IBM will join with Apple and others on a cloud-computing platform called Watson Health Cloud that will seek to bring large-scale data analytics and automation techniques to the medical field.
The move is part of the company’s strategy of investing in potentially high-growth areas to offset declines in its existing businesses, while shedding lower-margin operations such as its low-end server business, sold to Lenovo last year for $2.3bn (£1.6bn).
John Kelly, senior vice president for solutions portfolio and research, told Bloomberg that with the move IBM is looking to “make a substantial difference and capture substantial share”.
The new unit, to be called Watson Health, will include at least 2,000 specialists and will provide a cloud-based repository for the vast amounts of health-related data expected to be generated by mobile or wearable devices such as smartphones and smartwatches.
Such systems, including Apple’s HealthKit, allow users to monitor data such as heart rate, calories burnt or cholesterol levels. HealthKit and ResearchKit, an Apple offering that allows users to opt into medical research programmes, will both begin running on Watson Health Cloud in the next few weeks, IBM said.
The operation is intended to store and analyse such data over the long term and on a massive scale using IBM’s Watson analytics technology, Kelly said, while also making it securely available to patients’ doctors and insurance companies. Estimating that on average a person will generate about a terabyte of medical data over their lifetime, he said Watson Health Cloud is intended to sift through all that data to find the “clues” that can contribute to medical breakthroughs.

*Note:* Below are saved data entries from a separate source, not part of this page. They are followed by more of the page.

## src/verilog/sd_cmd_pkg.sv

```systemverilog
package sd_cmd_pkg;

    // register port
    localparam int REG_ADDR_W  = 3;
    localparam int ARG_W       = 32;
    localparam int CMD_INDEX_W = 6;
    localparam int RESP_TYPE_W = 2;
    localparam int CMD_REG_W   = 12;

    // command register fields
    localparam int CMD_FIELD_INDEX_LSB = 0;
    localparam int CMD_FIELD_RESP_LSB  = 8;
    localparam int CMD_FIELD_CRC_CHK   = 10;
    localparam int CMD_FIELD_IDX_CHK   = 11;

    // status bits, write 1 to clear
    localparam int INT_W             = 4;
    localparam int INT_CMD_COMPLETE  = 0;
    localparam int INT_CMD_TIMEOUT   = 1;
    localparam int INT_CMD_CRC_ERR   = 2;
    localparam int INT_CMD_INDEX_ERR = 3;

    // cmd line framing
    localparam int FRAME_W    = 48;
    localparam int CRC_W      = 7;
    localparam int CRC_SPAN_W = 40;
    localparam int BIT_CNT_W  = 6;
    localparam int NCR_MAX    = 64;
    localparam int NCR_CNT_W  = $clog2(NCR_MAX);

    typedef enum logic [REG_ADDR_W-1:0] {
        REG_ARGUMENT      = 3'd0,
        REG_COMMAND       = 3'd1,
        REG_RESPONSE      = 3'd2,
        REG_INT_STATUS    = 3'd3,
        REG_INT_ENABLE    = 3'd4,
        REG_PRESENT_STATE = 3'd5
    } reg_addr_e;

    // codes 2 and 3 are reserved and behave like RESP_NONE
    typedef enum logic [RESP_TYPE_W-1:0] {
        RESP_NONE  = 2'd0,
        RESP_SHORT = 2'd1
    } resp_type_e;

endpackage

```

## src/verilog/sd_cmd_regs.sv

```systemverilog
`timescale 1ns/1ps

module sd_cmd_regs (
    input  logic                                 sd_clk,
    input  logic                                 reset_i,
    input  logic                                 wr_en_i,
    input  logic                                 rd_en_i,
    input  sd_cmd_pkg::reg_addr_e                addr_i,
    input  logic [sd_cmd_pkg::ARG_W-1:0]         wr_data_i,
    output logic [sd_cmd_pkg::ARG_W-1:0]         rd_data_o,
    output logic                                 interrupt_o,
    output logic                                 cmd_start_o,
    output logic [sd_cmd_pkg::ARG_W-1:0]         argument_o,
    output logic [sd_cmd_pkg::CMD_INDEX_W-1:0]   cmd_index_o,
    output sd_cmd_pkg::resp_type_e               resp_type_o,
    output logic                                 crc_check_en_o,
    output logic                                 index_check_en_o,
    input  logic                                 cmd_inhibit_i,
    input  logic                                 done_i,
    input  logic [sd_cmd_pkg::INT_W-1:0]         status_set_i,
    input  logic [sd_cmd_pkg::ARG_W-1:0]         response_i
);
    import sd_cmd_pkg::*;

    logic [CMD_REG_W-1:0] command_q;
    logic [ARG_W-1:0]     response_q;
    logic [INT_W-1:0]     int_enable_q;
    logic [INT_W-1:0]     int_status_q;
    logic [INT_W-1:0]     status_clr;
    logic                 cmd_wr_ok;

    // a command write only counts while the sequencer is free
    assign cmd_wr_ok = wr_en_i && (addr_i == REG_COMMAND) && !cmd_inhibit_i && !cmd_start_o;

    assign status_clr = (wr_en_i && (addr_i == REG_INT_STATUS)) ?
                        wr_data_i[INT_W-1:0] : '0;

    // command field decode
    assign cmd_index_o      = command_q[CMD_FIELD_INDEX_LSB +: CMD_INDEX_W];
    assign resp_type_o      = resp_type_e'(command_q[CMD_FIELD_RESP_LSB +: RESP_TYPE_W]);
    assign crc_check_en_o   = command_q[CMD_FIELD_CRC_CHK];
    assign index_check_en_o = command_q[CMD_FIELD_IDX_CHK];

    assign interrupt_o = |(int_status_q & int_enable_q);

    always_ff @(posedge sd_clk) begin
        if (reset_i) begin
            cmd_start_o  <= 1'b0;
            argument_o   <= '0;
            command_q    <= '0;
            response_q   <= '0;
            int_enable_q <= '0;
            int_status_q <= '0;
        end else begin
            cmd_start_o <= cmd_wr_ok;
            if (wr_en_i && (addr_i == REG_ARGUMENT)) begin
                argument_o <= wr_data_i;
            end
            if (cmd_wr_ok) begin
                command_q <= wr_data_i[CMD_REG_W-1:0];
            end
            if (wr_en_i && (addr_i == REG_INT_ENABLE)) begin
                int_enable_q <= wr_data_i[INT_W-1:0];
            end
            if (done_i) begin
                response_q <= response_i;
            end
            // set has priority over a clear in the same cycle
            int_status_q <= (int_status_q & ~status_clr) | (done_i ? status_set_i : '0);
        end
    end

    // registered read port
    always_ff @(posedge sd_clk) begin
        if (reset_i) begin
            rd_data_o <= '0;
        end else if (rd_en_i) begin
            case (addr_i)
                REG_ARGUMENT:      rd_data_o <= argument_o;
                REG_COMMAND:       rd_data_o <= {{(ARG_W-CMD_REG_W){1'b0}}, command_q};
                REG_RESPONSE:      rd_data_o <= response_q;
                REG_INT_STATUS:    rd_data_o <= {{(ARG_W-INT_W){1'b0}}, int_status_q};
                REG_INT_ENABLE:    rd_data_o <= {{(ARG_W-INT_W){1'b0}}, int_enable_q};
                REG_PRESENT_STATE: rd_data_o <= {{(ARG_W-1){1'b0}}, cmd_inhibit_i};
                default:           rd_data_o <= '0;
            endcase
        end
    end

endmodule

```

## src/verilog/sd_cmd_master.sv

```systemverilog
`timescale 1ns/1ps

module sd_cmd_master (
    input  logic                                 sd_clk,
    input  logic                                 reset_i,
    input  logic                                 cmd_start_i,
    input  logic [sd_cmd_pkg::ARG_W-1:0]         argument_i,
    input  logic [sd_cmd_pkg::CMD_INDEX_W-1:0]   cmd_index_i,
    input  sd_cmd_pkg::resp_type_e               resp_type_i,
    input  logic                                 crc_check_en_i,
    input  logic                                 index_check_en_i,
    output logic                                 cmd_inhibit_o,
    output logic                                 done_o,
    output logic [sd_cmd_pkg::INT_W-1:0]         status_set_o,
    output logic [sd_cmd_pkg::ARG_W-1:0]         response_o,
    output logic                                 xfr_start_o,
    output logic [sd_cmd_pkg::ARG_W-1:0]         xfr_argument_o,
    output logic [sd_cmd_pkg::CMD_INDEX_W-1:0]   xfr_index_o,
    output logic                                 expect_response_o,
    input  logic                                 finish_i,
    input  logic                                 timeout_i,
    input  logic                                 crc_ok_i,
    input  logic [sd_cmd_pkg::CMD_INDEX_W-1:0]   rx_index_i,
    input  logic [sd_cmd_pkg::ARG_W-1:0]         rx_argument_i
);
    import sd_cmd_pkg::*;

    typedef enum logic [1:0] {
        IDLE,
        SEND,
        WAIT_FINISH
    } state_e;

    state_e           state;
    logic             crc_chk_q;
    logic             idx_chk_q;
    logic             resp_valid;
    logic             crc_err;
    logic             idx_err;
    logic [INT_W-1:0] status_next;

    assign xfr_start_o = (state == SEND);

    // stays high through the done cycle so status lands before inhibit drops
    assign cmd_inhibit_o = (state != IDLE) || done_o;

    // response fields only mean something when a reply actually arrived
    assign resp_valid = expect_response_o && !timeout_i;
    assign crc_err    = resp_valid && crc_chk_q && !crc_ok_i;
    assign idx_err    = resp_valid && idx_chk_q && (rx_index_i != xfr_index_o);

    always_comb begin
        status_next                    = '0;
        status_next[INT_CMD_COMPLETE]  = 1'b1;
        status_next[INT_CMD_TIMEOUT]   = expect_response_o && timeout_i;
        status_next[INT_CMD_CRC_ERR]   = crc_err;
        status_next[INT_CMD_INDEX_ERR] = idx_err;
    end

    always_ff @(posedge sd_clk) begin
        if (reset_i) begin
            state             <= IDLE;
            done_o            <= 1'b0;
            expect_response_o <= 1'b0;
            crc_chk_q         <= 1'b0;
            idx_chk_q         <= 1'b0;
        end else begin
            done_o <= 1'b0;
            case (state)
                IDLE: begin
                    if (cmd_start_i) begin
                        // reserved response codes fall back to no response
                        expect_response_o <= (resp_type_i == RESP_SHORT);
                        crc_chk_q         <= crc_check_en_i;
                        idx_chk_q         <= index_check_en_i;
                        state             <= SEND;
                    end
                end
                SEND: begin
                    state <= WAIT_FINISH;
                end
                WAIT_FINISH: begin
                    if (finish_i) begin
                        done_o <= 1'b1;
                        state  <= IDLE;
                    end
                end
                default: begin
                    state <= IDLE;
                end
            endcase
        end
    end

    // frame fields and outcome
    always_ff @(posedge sd_clk) begin
        if ((state == IDLE) && cmd_start_i) begin
            xfr_argument_o <= argument_i;
            xfr_index_o    <= cmd_index_i;
        end
        if ((state == WAIT_FINISH) && finish_i) begin
            status_set_o <= status_next;
            response_o   <= resp_valid ? rx_argument_i : '0;
        end
    end

endmodule

```

## src/verilog/sd_cmd_serial_host.sv

```systemverilog
`timescale 1ns/1ps

module sd_cmd_serial_host (
    input  logic                                 sd_clk,
    input  logic                                 reset_i,
    input  logic                                 xfr_start_i,
    input  logic [sd_cmd_pkg::ARG_W-1:0]         xfr_argument_i,
    input  logic [sd_cmd_pkg::CMD_INDEX_W-1:0]   xfr_index_i,
    input  logic                                 expect_response_i,
    output logic                                 finish_o,
    output logic                                 timeout_o,
    output logic                                 crc_ok_o,
    output logic [sd_cmd_pkg::CMD_INDEX_W-1:0]   rx_index_o,
    output logic [sd_cmd_pkg::ARG_W-1:0]         rx_argument_o,
    input  logic                                 sd_cmd_i,
    output logic                                 sd_cmd_o,
    output logic                                 sd_cmd_oe_o
);
    import sd_cmd_pkg::*;

    typedef enum logic [2:0] {
        IDLE,
        TX,
        WAIT_RESP,
        RX,
        FINISH
    } state_e;

    state_e                state;
    logic [BIT_CNT_W-1:0]  bit_cnt;
    logic [NCR_CNT_W-1:0]  ncr_cnt;
    logic [CRC_W-1:0]      crc;
    logic                  expect_q;
    logic [CRC_SPAN_W-1:0] tx_data;
    logic [FRAME_W-2:0]    rx_data;

    // one step of crc7, polynomial x^7 + x^3 + 1
    function automatic logic [CRC_W-1:0] crc7_step(input logic [CRC_W-1:0] crc_in,
                                                   input logic din);
        logic fb;
        fb = din ^ crc_in[CRC_W-1];
        return {crc_in[5:3], crc_in[2] ^ fb, crc_in[1:0], fb};
    endfunction

    assign finish_o = (state == FINISH);

    // rx_data holds the 47 bits that follow the start bit
    assign rx_index_o    = rx_data[FRAME_W-3 -: CMD_INDEX_W];
    assign rx_argument_o = rx_data[CRC_W+1 +: ARG_W];
    assign crc_ok_o      = (crc == rx_data[CRC_W:1]);

    always_ff @(posedge sd_clk) begin
        if (reset_i) begin
            state       <= IDLE;
            bit_cnt     <= '0;
            ncr_cnt     <= '0;
            crc         <= '0;
            expect_q    <= 1'b0;
            timeout_o   <= 1'b0;
            sd_cmd_o    <= 1'b1;
            sd_cmd_oe_o <= 1'b0;
        end else begin
            case (state)
                IDLE: begin
                    if (xfr_start_i) begin
                        // start bit goes out now, a zero bit leaves crc at zero
                        sd_cmd_o    <= 1'b0;
                        sd_cmd_oe_o <= 1'b1;
                        crc         <= '0;
                        bit_cnt     <= BIT_CNT_W'(1);
                        timeout_o   <= 1'b0;
                        expect_q    <= expect_response_i;
                        state       <= TX;
                    end
                end
                TX: begin
                    bit_cnt <= bit_cnt + 1'b1;
                    if (bit_cnt < BIT_CNT_W'(CRC_SPAN_W)) begin
                        sd_cmd_o <= tx_data[CRC_SPAN_W-1];
                        crc      <= crc7_step(crc, tx_data[CRC_SPAN_W-1]);
                    end else if (bit_cnt < BIT_CNT_W'(FRAME_W-1)) begin
                        sd_cmd_o <= crc[CRC_W-1];
                        crc      <= {crc[CRC_W-2:0], 1'b0};
                    end else begin
                        // end bit
                        sd_cmd_o <= 1'b1;
                        ncr_cnt  <= '0;
                        state    <= expect_q ? WAIT_RESP : FINISH;
                    end
                end
                WAIT_RESP: begin
                    sd_cmd_oe_o <= 1'b0;
                    sd_cmd_o    <= 1'b1;
                    if (!sd_cmd_i) begin
                        crc     <= '0;
                        bit_cnt <= BIT_CNT_W'(1);
                        state   <= RX;
                    end else if (ncr_cnt == NCR_CNT_W'(NCR_MAX-1)) begin
                        timeout_o <= 1'b1;
                        state     <= FINISH;
                    end else begin
                        ncr_cnt <= ncr_cnt + 1'b1;
                    end
                end
                RX: begin
                    bit_cnt <= bit_cnt + 1'b1;
                    if (bit_cnt < BIT_CNT_W'(CRC_SPAN_W)) begin
                        crc <= crc7_step(crc, sd_cmd_i);
                    end
                    if (bit_cnt == BIT_CNT_W'(FRAME_W-1)) begin
                        state <= FINISH;
                    end
                end
                FINISH: begin
                    sd_cmd_oe_o <= 1'b0;
                    sd_cmd_o    <= 1'b1;
                    state       <= IDLE;
                end
                default: begin
                    state <= IDLE;
                end
            endcase
        end
    end

    // shift registers for the outgoing header and the incoming frame
    always_ff @(posedge sd_clk) begin
        if ((state == IDLE) && xfr_start_i) begin
            tx_data <= {1'b1, xfr_index_i, xfr_argument_i, 1'b0};
        end else if ((state == TX) && (bit_cnt < BIT_CNT_W'(CRC_SPAN_W))) begin
            tx_data <= {tx_data[CRC_SPAN_W-2:0], 1'b0};
        end
        if (state == RX) begin
            rx_data <= {rx_data[FRAME_W-3:0], sd_cmd_i};
        end
    end

endmodule

```

## src/verilog/sd_emmc_cmd_top.sv

```systemverilog
`timescale 1ns/1ps

module sd_emmc_cmd_top (
    input  logic                         sd_clk,
    input  logic                         reset_i,
    input  logic                         wr_en_i,
    input  logic                         rd_en_i,
    input  sd_cmd_pkg::reg_addr_e        addr_i,
    input  logic [sd_cmd_pkg::ARG_W-1:0] wr_data_i,
    output logic [sd_cmd_pkg::ARG_W-1:0] rd_data_o,
    output logic                         interrupt_o,
    input  logic                         sd_cmd_i,
    output logic                         sd_cmd_o,
    output logic                         sd_cmd_oe_o
);
    import sd_cmd_pkg::*;

    // register block to sequencer
    logic                   cmd_start;
    logic [ARG_W-1:0]       argument;
    logic [CMD_INDEX_W-1:0] cmd_index;
    resp_type_e             resp_type;
    logic                   crc_check_en;
    logic                   index_check_en;

    // sequencer back to registers
    logic                   cmd_inhibit;
    logic                   done_pulse;
    logic [INT_W-1:0]       status_set;
    logic [ARG_W-1:0]       response;

    // sequencer and serializer
    logic                   xfr_start;
    logic [ARG_W-1:0]       xfr_argument;
    logic [CMD_INDEX_W-1:0] xfr_index;
    logic                   expect_response;
    logic                   finish;
    logic                   timeout;
    logic                   crc_ok;
    logic [CMD_INDEX_W-1:0] rx_index;
    logic [ARG_W-1:0]       rx_argument;

    sd_cmd_regs u_regs (
        .sd_clk           (sd_clk),
        .reset_i          (reset_i),
        .wr_en_i          (wr_en_i),
        .rd_en_i          (rd_en_i),
        .addr_i           (addr_i),
        .wr_data_i        (wr_data_i),
        .rd_data_o        (rd_data_o),
        .interrupt_o      (interrupt_o),
        .cmd_start_o      (cmd_start),
        .argument_o       (argument),
        .cmd_index_o      (cmd_index),
        .resp_type_o      (resp_type),
        .crc_check_en_o   (crc_check_en),
        .index_check_en_o (index_check_en),
        .cmd_inhibit_i    (cmd_inhibit),
        .done_i           (done_pulse),
        .status_set_i     (status_set),
        .response_i       (response)
    );

    sd_cmd_master u_master (
        .sd_clk            (sd_clk),
        .reset_i           (reset_i),
        .cmd_start_i       (cmd_start),
        .argument_i        (argument),
        .cmd_index_i       (cmd_index),
        .resp_type_i       (resp_type),
        .crc_check_en_i    (crc_check_en),
        .index_check_en_i  (index_check_en),
        .cmd_inhibit_o     (cmd_inhibit),
        .done_o            (done_pulse),
        .status_set_o      (status_set),
        .response_o        (response),
        .xfr_start_o       (xfr_start),
        .xfr_argument_o    (xfr_argument),
        .xfr_index_o       (xfr_index),
        .expect_response_o (expect_response),
        .finish_i          (finish),
        .timeout_i         (timeout),
        .crc_ok_i          (crc_ok),
        .rx_index_i        (rx_index),
        .rx_argument_i     (rx_argument)
    );

    sd_cmd_serial_host u_serial_host (
        .sd_clk            (sd_clk),
        .reset_i           (reset_i),
        .xfr_start_i       (xfr_start),
        .xfr_argument_i    (xfr_argument),
        .xfr_index_i       (xfr_index),
        .expect_response_i (expect_response),
        .finish_o          (finish),
        .timeout_o         (timeout),
        .crc_ok_o          (crc_ok),
        .rx_index_o        (rx_index),
        .rx_argument_o     (rx_argument),
        .sd_cmd_i          (sd_cmd_i),
        .sd_cmd_o          (sd_cmd_o),
        .sd_cmd_oe_o       (sd_cmd_oe_o)
    );

endmodule

```

## config.mk

```make
export PLATFORM = sky130hd
export DESIGN_NAME = sd_emmc_cmd_top
export DESIGN_NICKNAME = d
export VERILOG_FILES = /design/src/verilog/sd_cmd_pkg.sv /design/src/verilog/sd_cmd_regs.sv /design/src/verilog/sd_cmd_master.sv /design/src/verilog/sd_cmd_serial_host.sv /design/src/verilog/sd_emmc_cmd_top.sv
export SDC_FILE = /design/constraint.sdc
export NUM_CORES = 1
export LEC_CHECK = 0
export BUFFER_PORTS_ARGS = -buffer_cell sky130_fd_sc_hd__buf_2
export CAP_MARGIN = 40
export CORE_UTILIZATION = 54
export CTS_CLUSTER_SIZE = 16
export DETAILED_ROUTE_END_ITERATION = 6
export GPL_TIMING_DRIVEN = 0
export PLACE_DENSITY_LB_ADDON = 0.15
export SYNTH_ARGS = -nofsm -noshare
export SYNTH_HDL_FRONTEND = slang
export SYNTH_SLANG_ARGS = --single-unit
```

## constraint.sdc

```tcl
create_clock -name sd_clk -period 2.4 [get_ports sd_clk]
set_input_delay 0.24 -clock sd_clk [delete_from_list [all_inputs] [get_ports sd_clk]]
set_output_delay 0.24 -clock sd_clk [all_outputs]
set_load 0.01 [all_outputs]
```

He said Apple’s deal with IBM is not exclusive. Apple recently teamed with IBM to sell smartphones and tablets into enterprises.
Johnson & Johnson is to use IBM’s infrastructure for an automated system called Patient Athlete to help prepare patients for operations such as spinal surgery or joint replacement, and to guide them through physiotherapy after the operation.
The video-based system, announced in February, could, for instance, keep track of a patient’s weight and encourage them to do more exercise ahead of an operation if needed.
The programme could eventually be expanded to deal with other surgical interventions and to chronic diseases, Johnson & Johnson said.
The IBM-powered services could begin to be introduced beginning next year. Separetely, Johnson & Johnson recently announced a collaboration with Google to build surgical robots.
Medtronic, the largest maker of heart-rhythm devices, is to collaborate with IBM to use medical device and patient data to create nearly real-time personalised care plans, IBM said.
IBM said it is in talks with hospitals and more medical device makers around Watson Health Cloud, and said it has acquired medical data analytics company Explorys and patient-care and reimbursement software maker Phytel as part of the programme.
In similar efforts, US president Barack Obama recently asked Congress for $215m toward the development of personalised medicine, while Biogen, a maker of multiple-sclerosis drugs, said it would put fitness trackers on patients’ wrists to gather data on activity and sleep patterns. Biogen said it would team with Google to gather and analyse patient data.